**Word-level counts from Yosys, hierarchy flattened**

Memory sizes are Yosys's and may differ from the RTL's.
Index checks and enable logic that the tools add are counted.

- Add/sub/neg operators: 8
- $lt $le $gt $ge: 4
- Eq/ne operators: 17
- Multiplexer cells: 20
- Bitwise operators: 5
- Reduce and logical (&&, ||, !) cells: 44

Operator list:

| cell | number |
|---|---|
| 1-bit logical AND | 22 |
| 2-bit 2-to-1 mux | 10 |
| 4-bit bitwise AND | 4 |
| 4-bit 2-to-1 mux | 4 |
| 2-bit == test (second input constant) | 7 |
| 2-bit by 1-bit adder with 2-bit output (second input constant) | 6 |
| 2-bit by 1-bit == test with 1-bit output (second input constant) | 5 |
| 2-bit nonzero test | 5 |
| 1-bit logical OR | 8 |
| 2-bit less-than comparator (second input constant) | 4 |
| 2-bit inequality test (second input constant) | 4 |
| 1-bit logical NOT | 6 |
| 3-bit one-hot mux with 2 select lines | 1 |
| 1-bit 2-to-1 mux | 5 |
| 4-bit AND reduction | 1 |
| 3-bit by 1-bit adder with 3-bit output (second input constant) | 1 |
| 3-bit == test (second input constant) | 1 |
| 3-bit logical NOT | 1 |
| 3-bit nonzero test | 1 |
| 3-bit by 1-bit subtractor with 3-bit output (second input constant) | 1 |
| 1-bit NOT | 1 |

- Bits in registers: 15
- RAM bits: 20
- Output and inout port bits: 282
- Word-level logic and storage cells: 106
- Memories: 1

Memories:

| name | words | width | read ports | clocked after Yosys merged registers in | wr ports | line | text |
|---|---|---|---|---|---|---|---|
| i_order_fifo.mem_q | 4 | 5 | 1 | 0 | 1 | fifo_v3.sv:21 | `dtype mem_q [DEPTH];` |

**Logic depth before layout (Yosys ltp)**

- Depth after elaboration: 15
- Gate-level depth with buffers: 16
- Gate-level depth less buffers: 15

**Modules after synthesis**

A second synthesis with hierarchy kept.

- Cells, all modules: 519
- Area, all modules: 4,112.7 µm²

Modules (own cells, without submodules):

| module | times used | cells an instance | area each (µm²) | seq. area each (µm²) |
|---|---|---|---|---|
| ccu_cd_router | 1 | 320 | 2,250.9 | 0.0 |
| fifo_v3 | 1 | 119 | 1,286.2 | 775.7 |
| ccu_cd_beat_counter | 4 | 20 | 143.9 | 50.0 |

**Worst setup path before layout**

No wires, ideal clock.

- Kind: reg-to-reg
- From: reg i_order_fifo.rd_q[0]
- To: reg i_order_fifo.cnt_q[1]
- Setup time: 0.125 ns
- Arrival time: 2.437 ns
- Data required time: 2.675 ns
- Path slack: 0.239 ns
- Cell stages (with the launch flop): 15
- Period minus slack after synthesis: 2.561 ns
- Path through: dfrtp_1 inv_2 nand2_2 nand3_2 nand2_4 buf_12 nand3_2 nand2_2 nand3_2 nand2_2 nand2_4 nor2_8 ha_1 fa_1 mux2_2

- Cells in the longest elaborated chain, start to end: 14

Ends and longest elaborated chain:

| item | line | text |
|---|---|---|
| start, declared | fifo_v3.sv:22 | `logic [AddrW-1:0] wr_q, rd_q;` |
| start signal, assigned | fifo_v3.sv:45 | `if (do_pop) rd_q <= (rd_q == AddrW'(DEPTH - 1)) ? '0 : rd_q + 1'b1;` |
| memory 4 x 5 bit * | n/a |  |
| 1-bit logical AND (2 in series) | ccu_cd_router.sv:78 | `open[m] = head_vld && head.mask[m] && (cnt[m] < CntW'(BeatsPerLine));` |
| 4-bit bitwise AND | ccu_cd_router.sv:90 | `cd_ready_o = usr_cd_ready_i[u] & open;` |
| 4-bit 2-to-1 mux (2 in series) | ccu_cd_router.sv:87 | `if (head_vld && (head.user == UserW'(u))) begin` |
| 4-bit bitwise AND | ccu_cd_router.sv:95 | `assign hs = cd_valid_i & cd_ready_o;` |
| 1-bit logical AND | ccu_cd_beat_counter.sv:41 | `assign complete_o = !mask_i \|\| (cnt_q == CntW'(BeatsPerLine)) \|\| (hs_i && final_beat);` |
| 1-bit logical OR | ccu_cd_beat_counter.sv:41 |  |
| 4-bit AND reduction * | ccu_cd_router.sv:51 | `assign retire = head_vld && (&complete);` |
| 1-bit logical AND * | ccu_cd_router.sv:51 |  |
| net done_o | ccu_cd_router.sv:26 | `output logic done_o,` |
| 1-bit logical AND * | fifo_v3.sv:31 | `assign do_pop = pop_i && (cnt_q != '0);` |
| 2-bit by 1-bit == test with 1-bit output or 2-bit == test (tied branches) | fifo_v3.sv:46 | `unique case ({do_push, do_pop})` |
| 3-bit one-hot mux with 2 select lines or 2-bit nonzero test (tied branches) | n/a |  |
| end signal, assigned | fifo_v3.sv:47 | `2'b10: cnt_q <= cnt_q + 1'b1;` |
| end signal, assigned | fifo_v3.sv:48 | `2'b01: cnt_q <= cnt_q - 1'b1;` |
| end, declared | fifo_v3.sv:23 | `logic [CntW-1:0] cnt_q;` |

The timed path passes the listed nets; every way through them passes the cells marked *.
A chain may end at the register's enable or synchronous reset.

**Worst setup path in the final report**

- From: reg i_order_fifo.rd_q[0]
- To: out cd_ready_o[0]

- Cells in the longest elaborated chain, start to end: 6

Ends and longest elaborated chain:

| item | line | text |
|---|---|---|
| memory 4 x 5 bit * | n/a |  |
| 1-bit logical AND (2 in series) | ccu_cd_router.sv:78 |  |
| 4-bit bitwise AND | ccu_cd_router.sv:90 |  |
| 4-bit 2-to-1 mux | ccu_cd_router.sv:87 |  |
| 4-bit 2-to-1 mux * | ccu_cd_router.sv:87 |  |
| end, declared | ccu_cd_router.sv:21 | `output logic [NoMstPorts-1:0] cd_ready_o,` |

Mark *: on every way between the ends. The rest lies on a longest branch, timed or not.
===== src/rtl/uart_debug_responder_if.sv =====
// Debug responder bus bundle: rx fifo head/pop, tx fifo push, pipeline step/run and register-read hooks.
// master = responder side, slave = UART fifos plus datapath debug hooks.
interface uart_debug_responder_if #(
    parameter int DATA_W = 32,
    parameter int ADDR_W = 5
);
    logic              data_available;
    logic [7:0]        rx_data;
    logic              read_flag;
    logic              tx_full;
    logic              write_flag;
    logic [7:0]        tx_data;
    logic              step_pulse;
    logic              run_mode;
    logic [ADDR_W-1:0] dbg_addr;
    logic [DATA_W-1:0] dbg_data;
    logic [DATA_W-1:0] pc_value;
    logic              busy;

    modport master (
        input  data_available, rx_data, tx_full, dbg_data, pc_value,
        output read_flag, write_flag, tx_data, step_pulse, run_mode, dbg_addr, busy
    );

    modport slave (
        output data_available, rx_data, tx_full, dbg_data, pc_value,
        input  read_flag, write_flag, tx_data, step_pulse, run_mode, dbg_addr, busy
    );
endinterface


===== src/rtl/uart_debug_responder.sv =====
// UART debug command responder: pops opcode/argument bytes, drives step/run/reg-read, pushes replies MSB first.
// Latency: reply starts 2 cycles after opcode pop (READ_REG: 3 cycles after argument pop); one idle cycle between tx writes.
// Backpressure: tx_full holds SEND with byte unchanged; rx bytes left in fifo while busy. UART_DBG_CHECKSUM_EN appends XOR byte.
module uart_debug_responder #(
    parameter int DATA_W      = 32,
    parameter int ADDR_W      = 5,
    parameter int ARG_TIMEOUT = 1000000
) (
    input  logic                   clock,
    input  logic                   reset,
    uart_debug_responder_if.master bus
);

    localparam logic [7:0] OP_STEP     = 8'h01;
    localparam logic [7:0] OP_READ_REG = 8'h02;
    localparam logic [7:0] OP_TOGGLE   = 8'h03;
    localparam logic [7:0] OP_READ_PC  = 8'h04;
    localparam logic [7:0] ACK         = 8'h06;
    localparam logic [7:0] NAK         = 8'h15;

    localparam int NBYTES = DATA_W / 8;
`ifdef UART_DBG_CHECKSUM_EN
    localparam int NREPLY = NBYTES + 1;
`else
    localparam int NREPLY = NBYTES;
`endif
    localparam int CNT_W = $clog2(NREPLY + 1);
    localparam int TO_W  = (ARG_TIMEOUT > 1) ? $clog2(ARG_TIMEOUT) : 1;

    typedef enum logic [2:0] {
        IDLE,
        DECODE,
        WAIT_ARG,
        FETCH,
        CAPTURE,
        SEND
    } state_t;

    state_t            state;
    logic [7:0]        opcode;
    logic [DATA_W-1:0] shreg;
    logic [CNT_W-1:0]  byte_cnt;
    logic [TO_W-1:0]   to_cnt;
    logic              gap;
    logic              run_q;
    logic [7:0]        tx_q;
    logic [ADDR_W-1:0] addr_q;
`ifdef UART_DBG_CHECKSUM_EN
    logic [7:0]        csum;
    logic              csum_en;
`endif

    logic pop;
    logic wr;

    // Pop and push are same-cycle strobes; the state sequence guarantees a gap between pops.
    assign pop = reset && bus.data_available && ((state == IDLE) || (state == WAIT_ARG));
    assign wr  = reset && (state == SEND) && !gap && !bus.tx_full;

    assign bus.read_flag  = pop;
    assign bus.write_flag = wr;
    assign bus.tx_data    = tx_q;
    assign bus.step_pulse = (state == DECODE) && (opcode == OP_STEP);
    assign bus.run_mode   = run_q;
    assign bus.dbg_addr   = addr_q;
    assign bus.busy       = (state != IDLE);

    always_ff @(posedge clock or negedge reset) begin
        if (!reset) begin
            state    <= IDLE;
            opcode   <= 8'h00;
            shreg    <= '0;
            byte_cnt <= '0;
            to_cnt   <= '0;
            gap      <= 1'b0;
            run_q    <= 1'b0;
            tx_q     <= 8'h00;
            addr_q   <= '0;
`ifdef UART_DBG_CHECKSUM_EN
            csum     <= 8'h00;
            csum_en  <= 1'b0;
`endif
        end else begin
            case (state)
                IDLE: begin
                    if (pop) begin
                        opcode <= bus.rx_data;
                        state  <= DECODE;
                    end
                end
                DECODE: begin
                    // Default is a single NAK; known opcodes override below.
                    byte_cnt <= CNT_W'(1);
                    gap      <= 1'b0;
                    tx_q     <= NAK;
                    state    <= SEND;
`ifdef UART_DBG_CHECKSUM_EN
                    csum     <= 8'h00;
                    csum_en  <= 1'b0;
`endif
                    case (opcode)
                        OP_STEP:   tx_q <= ACK;
                        OP_TOGGLE: begin
                            run_q <= ~run_q;
                            tx_q  <= ACK;
                        end
                        OP_READ_PC: begin
                            tx_q     <= bus.pc_value[DATA_W-1 -: 8];
                            shreg    <= bus.pc_value << 8;
                            byte_cnt <= CNT_W'(NREPLY);
`ifdef UART_DBG_CHECKSUM_EN
                            csum_en  <= 1'b1;
`endif
                        end
                        OP_READ_REG: begin
                            to_cnt <= '0;
                            state  <= WAIT_ARG;
                        end
                        default: ;
                    endcase
                end
                WAIT_ARG: begin
                    if (pop) begin
                        addr_q <= bus.rx_data[ADDR_W-1:0];
                        state  <= FETCH;
                    end else if (to_cnt == TO_W'(ARG_TIMEOUT - 1)) begin
                        tx_q     <= NAK;
                        byte_cnt <= CNT_W'(1);
                        gap      <= 1'b0;
`ifdef UART_DBG_CHECKSUM_EN
                        csum_en  <= 1'b0;
`endif
                        state    <= SEND;
                    end else begin
                        to_cnt <= to_cnt + TO_W'(1);
                    end
                end
                FETCH: state <= CAPTURE;
                CAPTURE: begin
                    tx_q     <= bus.dbg_data[DATA_W-1 -: 8];
                    shreg    <= bus.dbg_data << 8;
                    byte_cnt <= CNT_W'(NREPLY);
                    gap      <= 1'b0;
`ifdef UART_DBG_CHECKSUM_EN
                    csum     <= 8'h00;
                    csum_en  <= 1'b1;
`endif
                    state    <= SEND;
                end
                SEND: begin
                    if (gap) begin
                        gap <= 1'b0;
                    end else if (!bus.tx_full) begin
`ifdef UART_DBG_CHECKSUM_EN
                        csum <= csum ^ tx_q;
`endif
                        if (byte_cnt == CNT_W'(1)) begin
                            state <= IDLE;
                        end else begin
                            byte_cnt <= byte_cnt - CNT_W'(1);
                            gap      <= 1'b1;
`ifdef UART_DBG_CHECKSUM_EN
                            // Last slot carries the running XOR including the byte going out now.
                            if (csum_en && (byte_cnt == CNT_W'(2))) begin
                                tx_q <= csum ^ tx_q;
                            end else begin
                                tx_q  <= shreg[DATA_W-1 -: 8];
                                shreg <= shreg << 8;
                            end
`else
                            tx_q  <= shreg[DATA_W-1 -: 8];
                            shreg <= shreg << 8;
`endif
                        end
                    end
                end
                default: state <= IDLE;
            endcase
        end
    end

endmodule


===== src/flat_wrapper.sv =====
// flat-port wrapper written by rule: the top's interface ports become plain ports
module uart_debug_responder_flat 
#(
    parameter int DATA_W      = 32,
    parameter int ADDR_W      = 5,
    parameter int ARG_TIMEOUT = 1000000
)
  (clock, reset, bus_data_available, bus_rx_data, bus_tx_full, bus_dbg_data, bus_pc_value, bus_read_flag, bus_write_flag, bus_tx_data, bus_step_pulse, bus_run_mode, bus_dbg_addr, bus_busy);
  uart_debug_responder_if #(.DATA_W(DATA_W), .ADDR_W(ADDR_W)) bus_i ();
  input  logic clock;
  input  logic reset;
  input wire logic [$bits(bus_i.data_available)-1:0] bus_data_available;
  input wire logic [$bits(bus_i.rx_data)-1:0] bus_rx_data;
  input wire logic [$bits(bus_i.tx_full)-1:0] bus_tx_full;
  input wire logic [$bits(bus_i.dbg_data)-1:0] bus_dbg_data;
  input wire logic [$bits(bus_i.pc_value)-1:0] bus_pc_value;
  output wire logic [$bits(bus_i.read_flag)-1:0] bus_read_flag;
  output wire logic [$bits(bus_i.write_flag)-1:0] bus_write_flag;
  output wire logic [$bits(bus_i.tx_data)-1:0] bus_tx_data;
  output wire logic [$bits(bus_i.step_pulse)-1:0] bus_step_pulse;
  output wire logic [$bits(bus_i.run_mode)-1:0] bus_run_mode;
  output wire logic [$bits(bus_i.dbg_addr)-1:0] bus_dbg_addr;
  output wire logic [$bits(bus_i.busy)-1:0] bus_busy;
  assign bus_i.data_available = bus_data_available;
  assign bus_i.rx_data = bus_rx_data;
  assign bus_i.tx_full = bus_tx_full;
  assign bus_i.dbg_data = bus_dbg_data;
  assign bus_i.pc_value = bus_pc_value;
  assign bus_read_flag = bus_i.read_flag;
  assign bus_write_flag = bus_i.write_flag;
  assign bus_tx_data = bus_i.tx_data;
  assign bus_step_pulse = bus_i.step_pulse;
  assign bus_run_mode = bus_i.run_mode;
  assign bus_dbg_addr = bus_i.dbg_addr;
  assign bus_busy = bus_i.busy;
  uart_debug_responder #(.DATA_W(DATA_W), .ADDR_W(ADDR_W), .ARG_TIMEOUT(ARG_TIMEOUT)) u_core (.clock(clock), .reset(reset), .bus(bus_i));
endmodule

===== config.mk =====
export PLATFORM = sky130hd
export DESIGN_NAME = uart_debug_responder_flat
export DESIGN_NICKNAME = d
export VERILOG_FILES = /design/src/rtl/uart_debug_responder_if.sv /design/src/rtl/uart_debug_responder.sv /design/src/flat_wrapper.sv
export SDC_FILE = /design/constraint.sdc
export NUM_CORES = 1
export LEC_CHECK = 0
export BUFFER_PORTS_ARGS = -buffer_cell sky130_fd_sc_hd__buf_2
export CORE_UTILIZATION = 50
export DETAILED_ROUTE_END_ITERATION = 10
export GPL_ROUTABILITY_DRIVEN = 0
export PLACE_DENSITY_LB_ADDON = 0.08
export SLEW_MARGIN = 30
export SYNTH_ARGS = -nofsm -noshare
export SYNTH_HDL_FRONTEND = slang
export SYNTH_SLANG_ARGS = --single-unit

===== constraint.sdc =====
create_clock -name clock -period 3 [get_ports clock]
set_clock_uncertainty 0.15 [all_clocks]
set_input_delay 0.15 -clock clock [delete_from_list [all_inputs] [get_ports clock]]
set_output_delay 0.15 -clock clock [all_outputs]
set_load 0.02 [all_outputs]

; ---- Word-level counts from Yosys, hierarchy flattened
; Index checks and enable logic that the tools add are counted.
[word_totals]
reg_bits = 81
out_inout_bits = 18
[op_classes]
n_addsub = 2
n_eq_ne = 22
n_mux = 37
bitwise = 1
reduce_logical = 25
[op_table]
columns = cell, count
row1 = $mux W32, 4
row2 = $pmux W32 S3, 1
row3 = $mux W20, 3
row4 = $mux W8, 5
row5 = $pmux W20 S2, 1
row6 = $mux W3, 13
row7 = $pmux W8 S4, 1
row8 = $add A20 B1 Y20 const B, 1
row9 = $eq A20 B20 Y1 const B, 1
row10 = $ne A2 B2 Y1 const B, 10
row11 = $pmux W3 S6, 1
row12 = $eq A8 B2 Y1 const B, 2
row13 = $pmux W8 S2, 1
row14 = $pmux W3 S4, 1
row15 = $reduce_and A5 Y1, 2
row16 = $reduce_bool A3 Y1, 3
row17 = $eq A8 B1 Y1 const B, 1
row18 = $eq A8 B3 Y1 const B, 1
row19 = $eq A3 B1 Y1 const B, 2
row20 = $eq A3 B2 Y1 const B, 2
row21 = $eq A3 B3 Y1 const B, 2
row22 = $logic_and A1 B1 Y1, 6
row23 = $reduce_and A2 Y1, 3
row24 = $reduce_and A6 Y1, 1
row25 = 13 further kinds, 19

; ---- Longest topological paths before layout
[depth]
ltp_word = 5
ltp_mapped = 9
mapped_depth_nobuf = 7

; ---- Worst setup path after synthesis
; Ideal clock, no wire load.
[synth_timing]
kind = register to register
startpoint = register u_core.state[2]
endpoint = register u_core.to_cnt[16]
setup_ps = 132
arrival_time_ps = 1937
t_required_ps = 2718
slack_ps = 781
path_stages_with_launch = 7
path_buffers = 1
synth_period_minus_slack_ps = 2219
path_cell_list = dfrtp_1 -> or3b_1 -> or4b_4 -> buf_6 -> nor4_1 -> xnor2_1 -> nor2_1
[synth_between]
elab_chain_len = 5
word_cells_on_any_way = 11
classes_between = eq/ne (5) / mux (1) / reduce/logical (5)
[synth_lines]
columns = element, line_no
row1 = "start, declared", uart_debug_responder.sv:39  ; state_t state;
row2 = "start signal, assigned", uart_debug_responder.sv:70  ; state <= IDLE;
row3 = "start signal, assigned", uart_debug_responder.sv:88  ; state <= DECODE;
row4 = "start signal, assigned", uart_debug_responder.sv:96  ; state <= SEND;
row5 = $eq A3 B2 Y1 / $logic_not A3 Y1 (equally long branches), "uart_debug_responder.sv:57, uart_debug_responder.sv:84"
row6 = $logic_or A1 B1 Y1, uart_debug_responder.sv:57  ; assign pop = reset && bus.data_available && ((state == IDLE) || (state == WAIT_ARG));
row7 = $logic_and A1 B1 Y1, uart_debug_responder.sv:57
row8 = $ne A2 B2 Y1 (no line), -
row9 = $reduce_and A4 Y1 (no line), -
row10 = "end signal, assigned", uart_debug_responder.sv:135  ; to_cnt <= to_cnt + TO_W'(1);
row11 = "end, declared", uart_debug_responder.sv:43  ; logic [TO_W-1:0] to_cnt;
; Several ways; a longest one is shown, not always the timed one.
; A chain may end at the register's enable or synchronous reset.

; ---- Final worst setup path
[layout_timing]
startpoint = register u_core.to_cnt[0]
endpoint = register u_core.tx_q[6] (netlist: u_core.bus.tx_data[6])
[layout_between]
elab_chain_len = 3
[layout_lines]
columns = element, line_no
row1 = $eq A20 B20 Y1, uart_debug_responder.sv:126  ; end else if (to_cnt == TO_W'(ARG_TIMEOUT - 1)) begin
row2 = $ne A2 B2 Y1 (no line), -
row3 = $reduce_and A6 Y1 (no line), -
row4 = "end signal, assigned", uart_debug_responder.sv:108  ; tx_q <= bus.pc_value[DATA_W-1 -: 8];
row5 = "end signal, assigned", uart_debug_responder.sv:140  ; tx_q <= bus.dbg_data[DATA_W-1 -: 8];
row6 = "end signal, assigned", uart_debug_responder.sv:171  ; tx_q <= shreg[DATA_W-1 -: 8];
row7 = "end, declared", uart_debug_responder.sv:46  ; logic [7:0] tx_q;
; Every way passes these cells.

==> impl_metrics.ini <==
[status]
outcome = finished, final reports clean

[clocking]
path_clk_slew_ns = 0.07
postCtsSetupRepairBufs = 0
tritoncts = built
worstSkewPairLatency_ns = 0.35
clockBufferDepth = 2
cts_buffers = 9
clockRootBuffer = clkbuf_8
cts_sinks = 73
h-tree-depth = 3

[worst_setup_path]
worstPathRequired_ns = 3.08
crit_arrival_ns = 2.70
startpoint = u_core.to_cnt[0]$_DFFE_PN0P_
crit_path_end_kind = flip-flop
r2r_setup_slack_ns = 0.38
r2r_end = u_core.bus.tx_data[6]$_DFFE_PN0P_
criticalPathCategory = reg -> reg
startpoint_type = flip-flop
rr_worst_depth = 6
crit_end = u_core.bus.tx_data[6]$_DFFE_PN0P_
crit_fanout = 9
r2r_start = u_core.to_cnt[0]$_DFFE_PN0P_

[sta]
max-slew-margin-rel = 0.554
fin_crit_sh = 0.872
min_period_ns = 2.62
tns_ns = 0
final_hold_viol_count = 0
tightest_slew_ns = 0.662
finalMaxSlewViolations = 0
rsz0062_at_grt = false
finalSetupViolCount = 0
fmax_mhz = 382

[synth]
synth_seq_cells = 73
async_flop_share = 1.00
synth_edf_count = 0
synthTopCellsByArea = dfrtp_1, mux2_2, mux2i_1, o21ai_0, nand2_1
synth-main-ff-cell = dfrtp_1
synthCells = 426
synth_top_area_frac = 0.458
syn-num-nets = 505
synth_area_um2 = 3990
syn_area_per_cell_um2 = 9.37
synth_top_area_cell = dfrtp_1
yosysUniqueCellTypes = 49
ys_seq_area_frac = 0.458
yosysWarnings = 0

[finish]
layout-drive-gt1-share = 0.260
multi_input_area_um2 = 2030
post-route-util = 0.666
diodes = 0
area_growth_pct = 28.9
fin_area_um2 = 5140
finalNonFillerCells = 653
fillCellCount = 632
register_area_um2 = 1830
nets = 625

[drt]
drc = 0
vias = 3630
ant_nets = 0
dr.pass1.iters = 4
drt_iter0_drc = 181
top_layer_used = met4
drt-wirelength-per-cell_um = 15.8
routed-wl-met2_um = 5160
wl_um = 10300
wl_met3_um = 403
via_per_inst = 5.56
met1_length_um = 4530

[die]
dieArea_um2 = 8340
io_pins = 94
chipWidth_um = 91.3
std_cell_rows = 32
core-area_um2 = 7730
die_y_um = 91.3
initial_utilization = 0.516

[power_and_ir_drop]
combPwrFrac = 0.425
p_seq_frac = 0.355
power_density_nw_per_um2 = 850
p_leak_nw = 2.45
p_clk_frac = 0.220
switching_share = 0.377
peakVddDrop_mv = 0.372
intPower_mw = 2.72
power_mw = 4.37
switchingPower_mw = 1.65

[placed_design]
io_buffer_count = 93
dp_hpwl_um = 7060
place_area_um2 = 4540
dp.cells = 602

[hold_path]
hold_class = in -> reg

[grt]
first_global_vias = 3678
grt_usage = 0.260
grt_max_degree = 49
grt_pass1_wl_um = 17000
grt.overflow.total = 0
antenna_found_initial = 0

[flow_run]
max-cap-violations = 0
-- cell usage in the layout (no fill, tap or decap), types with 11 or more instances in the layout --
| cell | count |
|---|---|
| nand2_1 | 49 |
| and3_1 | 15 |
| mux2_2 | 22 |
| clkbuf_8 | 11 |
| o21ai_0 | 37 |
| dlygate4sd3_1 | 35 |
| a21oi_1 | 28 |
| nor2_1 | 43 |
| buf_2 | 92 |
| mux2i_1 | 24 |
| dfrtp_1 | 72 |
-- critical path: stages (launching register included) --
cell and delay [ns]:
dfrtp_1 0.39, ha_1 0.28, and3_1 0.21, nand4_1 0.27
o32ai_1 0.58, nand2_2 0.29, mux2_2 0.34
-- area by class of cell --
class,count,share of cell area
well taps,102,0.0248
multi-input cells,319,0.394
repair buffers,137,0.172
clock buffers,12,0.0302
flip-flops and latches,73,0.355
inverters,6,0.00438
clock inverters,4,0.0192
-- sequential cells by signal (all words and copies together) (netlist names) --
signal,cells
u_core.state,3
u_core.bus.run_mode,1
u_core.bus.tx_data,8
u_core.gap,1
u_core.shreg,24
u_core.opcode,8
u_core.byte_cnt,3
u_core.to_cnt,20
u_core.bus.dbg_addr,5
-- power groups by stage --
| stage | Combinational, mW | Sequential (mW) | Clock (mW) |
|---|---|---|---|
| CTS | 1.86 | 1.55 | 0.984 |
| detailed placement | 1.82 | 1.57 | 0 |
| finish | 1.86 | 1.55 | 0.964 |
| floorplan | 1.36 | 1.54 | 0 |
| global route | 2.08 | 1.60 | 1.03 |
| global placement | 1.78 | 1.55 | 0 |
-- worst min path at each step --
| stage | startpoint | end | slack [ns] | cells after the start |
|---|---|---|---|---|
| final | bus_pc_value[29] | u_core.bus.tx_data[5]$_DFFE_PN0P_ | 0.02 | 3 |
| after global routing | bus_pc_value[29] | u_core.bus.tx_data[5]$_DFFE_PN0P_ | 0.02 | 3 |
| after floorplan | reset | u_core.bus.dbg_addr[0]$_DFFE_PN0N_ | -0.30 | 0 |
| after CTS | bus_pc_value[29] | u_core.bus.tx_data[5]$_DFFE_PN0P_ | 0.008 | 3 |
| after detailed placement | reset | u_core.state[1]$_DFFE_PN0P_ | 0.09 | 2 |
| after global placement | reset | u_core.state[1]$_DFFE_PN0P_ | 0.08 | 2 |
-- what timing repair did --
item	CTS	global route
resized for setup	0	0
hold endpoints to repair	112	0
hold buffers	35	0
-- cells in the mapped netlist (4+ instances only) --
master,instances
dfrtp_1,73
nand2_1,49
nor2_1,43
o21ai_0,37
a21oi_1,28
mux2i_1,24
clkbuf_1,23
mux2_2,22
and3_1,15
nand3_1,10
xnor2_1,10
nor3_1,9
inv_1,6
nand2b_1,5
a31oi_1,4
nor3b_1,4
nor4_1,4
o2bb2ai_1,4
-- layer usage --
layer	track usage	vias up
met5	0	-
met4	0.111	0
met3	0.0603	21
met2	0.434	111
met1	0.324	1729
li1	-	1769
-- stage by stage --
step	hold WS [ns]	setup slack [ns]
3_5_place_dp	0.0914	0.474
3_3_place_gp	0.0829	0.542
4_1_cts	0.00824	0.446
2_1_floorplan	-0.296	0.781
5_1_grt	0.0167	0.242
6_report	0.0205	0.383
-- kinds of logic after synthesis --
group / after synthesis / synth area share
compound gates: 99 / 0.153
flops: 73 / 0.458
fa+ha+maj: 3 / 0.00941
xor+xnor: 13 / 0.0285
simple gates: 158 / 0.194
mux: 46 / 0.122
buf+inv: 34 / 0.0348
No activity file was read; power rests on OpenSTA's default activity.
——
__YOUR ASSIGNMENT__: Each line containing the word "nonzero" needs to be copied from the data above.

__RESULT__:
| 2-bit nonzero test | 5 |
| 3-bit nonzero test | 1 |
| 3-bit one-hot mux with 2 select lines or 2-bit nonzero test (tied branches) | n/a |  |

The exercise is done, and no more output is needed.